◆ DATASET ◆

>>>

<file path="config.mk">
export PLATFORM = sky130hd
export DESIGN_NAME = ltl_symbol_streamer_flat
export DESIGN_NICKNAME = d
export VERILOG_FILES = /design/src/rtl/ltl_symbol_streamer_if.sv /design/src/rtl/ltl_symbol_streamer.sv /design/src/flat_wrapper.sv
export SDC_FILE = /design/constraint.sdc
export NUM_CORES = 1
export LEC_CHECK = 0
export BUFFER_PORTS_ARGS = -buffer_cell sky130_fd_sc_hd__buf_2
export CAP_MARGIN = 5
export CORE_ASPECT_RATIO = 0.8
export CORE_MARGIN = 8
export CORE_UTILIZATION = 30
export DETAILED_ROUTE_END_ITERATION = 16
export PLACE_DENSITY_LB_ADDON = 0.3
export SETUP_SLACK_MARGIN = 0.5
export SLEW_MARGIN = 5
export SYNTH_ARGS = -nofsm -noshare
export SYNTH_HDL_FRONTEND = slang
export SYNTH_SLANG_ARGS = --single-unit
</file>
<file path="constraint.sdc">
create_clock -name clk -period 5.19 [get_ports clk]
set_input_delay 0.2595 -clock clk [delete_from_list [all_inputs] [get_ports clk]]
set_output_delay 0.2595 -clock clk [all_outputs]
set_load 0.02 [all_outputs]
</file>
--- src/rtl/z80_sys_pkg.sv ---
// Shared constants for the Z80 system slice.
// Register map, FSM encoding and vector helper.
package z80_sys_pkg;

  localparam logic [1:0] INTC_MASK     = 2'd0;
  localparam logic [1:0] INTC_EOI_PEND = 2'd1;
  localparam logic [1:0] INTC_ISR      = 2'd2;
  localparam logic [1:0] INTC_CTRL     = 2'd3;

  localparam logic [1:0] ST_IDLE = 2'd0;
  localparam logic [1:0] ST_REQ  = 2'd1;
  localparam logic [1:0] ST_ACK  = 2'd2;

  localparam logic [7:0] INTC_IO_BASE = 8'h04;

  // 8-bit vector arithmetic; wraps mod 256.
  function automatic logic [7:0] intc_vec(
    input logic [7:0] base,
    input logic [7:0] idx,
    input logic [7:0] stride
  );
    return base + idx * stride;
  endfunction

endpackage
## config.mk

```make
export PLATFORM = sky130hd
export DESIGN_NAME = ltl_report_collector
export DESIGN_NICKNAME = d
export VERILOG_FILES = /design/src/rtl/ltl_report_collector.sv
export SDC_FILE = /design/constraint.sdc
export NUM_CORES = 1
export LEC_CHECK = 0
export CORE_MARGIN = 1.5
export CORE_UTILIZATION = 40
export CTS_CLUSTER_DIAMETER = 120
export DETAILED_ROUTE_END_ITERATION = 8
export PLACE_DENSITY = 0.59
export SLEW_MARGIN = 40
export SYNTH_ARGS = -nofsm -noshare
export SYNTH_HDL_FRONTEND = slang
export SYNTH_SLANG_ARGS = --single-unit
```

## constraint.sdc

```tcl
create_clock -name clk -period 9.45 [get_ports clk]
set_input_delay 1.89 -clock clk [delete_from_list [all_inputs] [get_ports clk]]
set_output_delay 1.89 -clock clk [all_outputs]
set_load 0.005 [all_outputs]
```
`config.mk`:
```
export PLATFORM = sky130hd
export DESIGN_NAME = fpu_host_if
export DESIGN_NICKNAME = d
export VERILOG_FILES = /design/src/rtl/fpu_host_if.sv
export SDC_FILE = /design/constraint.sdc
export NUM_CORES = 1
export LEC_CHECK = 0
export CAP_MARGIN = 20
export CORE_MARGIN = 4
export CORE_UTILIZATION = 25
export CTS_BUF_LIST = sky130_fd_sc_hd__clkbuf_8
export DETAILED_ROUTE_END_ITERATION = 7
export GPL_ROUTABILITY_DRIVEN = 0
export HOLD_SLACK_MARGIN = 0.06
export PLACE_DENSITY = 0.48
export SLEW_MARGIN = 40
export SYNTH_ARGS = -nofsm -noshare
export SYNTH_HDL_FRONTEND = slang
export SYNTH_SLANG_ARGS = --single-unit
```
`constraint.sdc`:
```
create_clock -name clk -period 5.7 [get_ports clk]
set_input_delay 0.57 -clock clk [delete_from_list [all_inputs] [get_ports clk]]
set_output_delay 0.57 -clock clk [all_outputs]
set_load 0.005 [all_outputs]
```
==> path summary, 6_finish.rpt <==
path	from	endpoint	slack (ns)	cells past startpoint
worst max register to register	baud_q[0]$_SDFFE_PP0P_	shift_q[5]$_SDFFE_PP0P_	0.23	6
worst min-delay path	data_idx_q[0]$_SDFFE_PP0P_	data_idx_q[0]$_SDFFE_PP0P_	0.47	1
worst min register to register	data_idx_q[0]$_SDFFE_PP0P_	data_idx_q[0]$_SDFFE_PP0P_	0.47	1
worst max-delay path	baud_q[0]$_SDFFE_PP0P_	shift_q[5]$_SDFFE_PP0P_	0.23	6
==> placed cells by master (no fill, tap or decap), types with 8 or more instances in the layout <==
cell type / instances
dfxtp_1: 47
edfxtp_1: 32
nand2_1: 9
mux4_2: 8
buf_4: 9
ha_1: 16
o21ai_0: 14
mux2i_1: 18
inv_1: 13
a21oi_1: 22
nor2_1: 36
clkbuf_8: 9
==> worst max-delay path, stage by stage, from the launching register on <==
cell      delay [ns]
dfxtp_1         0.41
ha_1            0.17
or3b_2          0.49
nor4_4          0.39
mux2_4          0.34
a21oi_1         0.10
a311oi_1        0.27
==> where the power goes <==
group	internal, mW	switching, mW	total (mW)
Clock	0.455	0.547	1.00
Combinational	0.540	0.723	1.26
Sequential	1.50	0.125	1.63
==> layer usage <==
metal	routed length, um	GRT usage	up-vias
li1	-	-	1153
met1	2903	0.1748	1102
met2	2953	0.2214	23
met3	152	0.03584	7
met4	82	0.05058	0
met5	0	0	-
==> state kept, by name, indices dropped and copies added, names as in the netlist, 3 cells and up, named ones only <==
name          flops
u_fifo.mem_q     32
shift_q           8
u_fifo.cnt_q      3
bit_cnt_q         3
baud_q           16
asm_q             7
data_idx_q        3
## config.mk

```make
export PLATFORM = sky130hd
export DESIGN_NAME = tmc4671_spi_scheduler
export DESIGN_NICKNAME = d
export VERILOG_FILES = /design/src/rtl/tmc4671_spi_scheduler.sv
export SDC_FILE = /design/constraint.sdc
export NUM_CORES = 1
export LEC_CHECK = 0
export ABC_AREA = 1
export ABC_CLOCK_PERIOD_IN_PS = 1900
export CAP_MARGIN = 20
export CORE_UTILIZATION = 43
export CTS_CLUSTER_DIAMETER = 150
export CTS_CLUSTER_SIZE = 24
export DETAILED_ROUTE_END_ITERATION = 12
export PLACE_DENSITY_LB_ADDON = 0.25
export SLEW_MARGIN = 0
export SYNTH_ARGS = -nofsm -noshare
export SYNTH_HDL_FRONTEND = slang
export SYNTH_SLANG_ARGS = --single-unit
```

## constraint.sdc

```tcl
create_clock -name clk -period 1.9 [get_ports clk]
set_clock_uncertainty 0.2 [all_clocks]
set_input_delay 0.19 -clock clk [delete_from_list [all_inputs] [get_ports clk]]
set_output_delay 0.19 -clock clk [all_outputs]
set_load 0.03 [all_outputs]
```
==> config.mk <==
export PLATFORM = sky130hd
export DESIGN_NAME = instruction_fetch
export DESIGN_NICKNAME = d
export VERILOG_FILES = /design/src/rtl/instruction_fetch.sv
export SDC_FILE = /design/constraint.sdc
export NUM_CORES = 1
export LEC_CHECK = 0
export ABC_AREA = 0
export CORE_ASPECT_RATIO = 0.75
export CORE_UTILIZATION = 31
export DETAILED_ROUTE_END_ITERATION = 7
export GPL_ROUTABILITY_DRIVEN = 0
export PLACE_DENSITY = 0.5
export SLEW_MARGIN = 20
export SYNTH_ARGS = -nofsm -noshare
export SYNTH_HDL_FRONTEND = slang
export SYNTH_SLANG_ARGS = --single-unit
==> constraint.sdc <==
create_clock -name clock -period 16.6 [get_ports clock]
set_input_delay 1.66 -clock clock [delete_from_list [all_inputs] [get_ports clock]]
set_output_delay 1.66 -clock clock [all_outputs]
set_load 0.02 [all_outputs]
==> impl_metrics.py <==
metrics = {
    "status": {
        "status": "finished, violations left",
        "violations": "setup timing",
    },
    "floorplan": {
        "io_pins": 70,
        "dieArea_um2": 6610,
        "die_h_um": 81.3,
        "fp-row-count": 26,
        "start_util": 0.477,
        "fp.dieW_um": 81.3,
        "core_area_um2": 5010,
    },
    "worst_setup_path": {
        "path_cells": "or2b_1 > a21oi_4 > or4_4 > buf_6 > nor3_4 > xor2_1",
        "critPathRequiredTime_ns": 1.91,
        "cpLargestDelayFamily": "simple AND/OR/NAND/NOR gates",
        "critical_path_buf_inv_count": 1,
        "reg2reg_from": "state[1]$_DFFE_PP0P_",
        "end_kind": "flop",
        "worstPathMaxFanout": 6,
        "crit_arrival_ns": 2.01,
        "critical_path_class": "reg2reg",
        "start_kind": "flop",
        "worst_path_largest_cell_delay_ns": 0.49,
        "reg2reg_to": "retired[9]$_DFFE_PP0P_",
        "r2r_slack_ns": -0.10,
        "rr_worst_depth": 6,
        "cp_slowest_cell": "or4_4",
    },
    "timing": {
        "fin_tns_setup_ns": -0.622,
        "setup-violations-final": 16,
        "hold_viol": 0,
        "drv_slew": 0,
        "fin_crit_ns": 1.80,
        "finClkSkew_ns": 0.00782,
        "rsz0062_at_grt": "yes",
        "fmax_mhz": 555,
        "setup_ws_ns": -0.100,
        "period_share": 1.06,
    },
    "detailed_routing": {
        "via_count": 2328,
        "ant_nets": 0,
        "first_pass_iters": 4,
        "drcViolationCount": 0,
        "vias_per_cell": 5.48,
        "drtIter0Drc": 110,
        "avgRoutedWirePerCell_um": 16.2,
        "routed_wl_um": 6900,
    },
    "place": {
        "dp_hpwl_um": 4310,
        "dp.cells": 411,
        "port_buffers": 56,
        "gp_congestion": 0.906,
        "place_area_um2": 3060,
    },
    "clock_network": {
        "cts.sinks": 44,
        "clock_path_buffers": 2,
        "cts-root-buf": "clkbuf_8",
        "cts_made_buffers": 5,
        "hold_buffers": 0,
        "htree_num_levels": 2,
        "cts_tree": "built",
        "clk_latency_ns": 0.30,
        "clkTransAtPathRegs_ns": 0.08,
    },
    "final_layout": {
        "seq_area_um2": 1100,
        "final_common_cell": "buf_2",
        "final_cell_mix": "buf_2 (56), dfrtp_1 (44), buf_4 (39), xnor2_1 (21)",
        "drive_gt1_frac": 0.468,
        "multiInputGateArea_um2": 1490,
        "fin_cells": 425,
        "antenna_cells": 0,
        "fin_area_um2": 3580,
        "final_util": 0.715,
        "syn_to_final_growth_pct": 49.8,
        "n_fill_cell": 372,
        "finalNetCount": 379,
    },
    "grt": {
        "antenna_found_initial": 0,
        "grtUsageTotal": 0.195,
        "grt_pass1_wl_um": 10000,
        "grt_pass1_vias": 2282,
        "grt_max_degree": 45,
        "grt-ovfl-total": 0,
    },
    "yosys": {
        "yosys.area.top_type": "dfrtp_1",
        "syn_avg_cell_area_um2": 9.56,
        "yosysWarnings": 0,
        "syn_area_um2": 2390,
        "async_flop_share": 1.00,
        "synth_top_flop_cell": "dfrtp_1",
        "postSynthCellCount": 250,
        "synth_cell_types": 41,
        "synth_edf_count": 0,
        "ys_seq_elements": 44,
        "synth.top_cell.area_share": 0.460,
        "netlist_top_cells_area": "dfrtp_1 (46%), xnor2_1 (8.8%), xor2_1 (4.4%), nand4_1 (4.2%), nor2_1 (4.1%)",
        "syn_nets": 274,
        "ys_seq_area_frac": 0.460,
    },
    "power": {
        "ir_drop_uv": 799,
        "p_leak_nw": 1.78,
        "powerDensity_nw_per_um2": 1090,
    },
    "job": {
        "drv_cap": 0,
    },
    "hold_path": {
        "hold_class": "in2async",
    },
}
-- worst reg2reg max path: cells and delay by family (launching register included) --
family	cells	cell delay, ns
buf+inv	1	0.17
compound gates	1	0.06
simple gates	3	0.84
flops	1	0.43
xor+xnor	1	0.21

<<<

Show each line of the material above where "state" occurs.

==> state kept, by name, indices dropped and copies added, names as in the netlist, 3 cells and up, named ones only <==
        "reg2reg_from": "state[1]$_DFFE_PP0P_",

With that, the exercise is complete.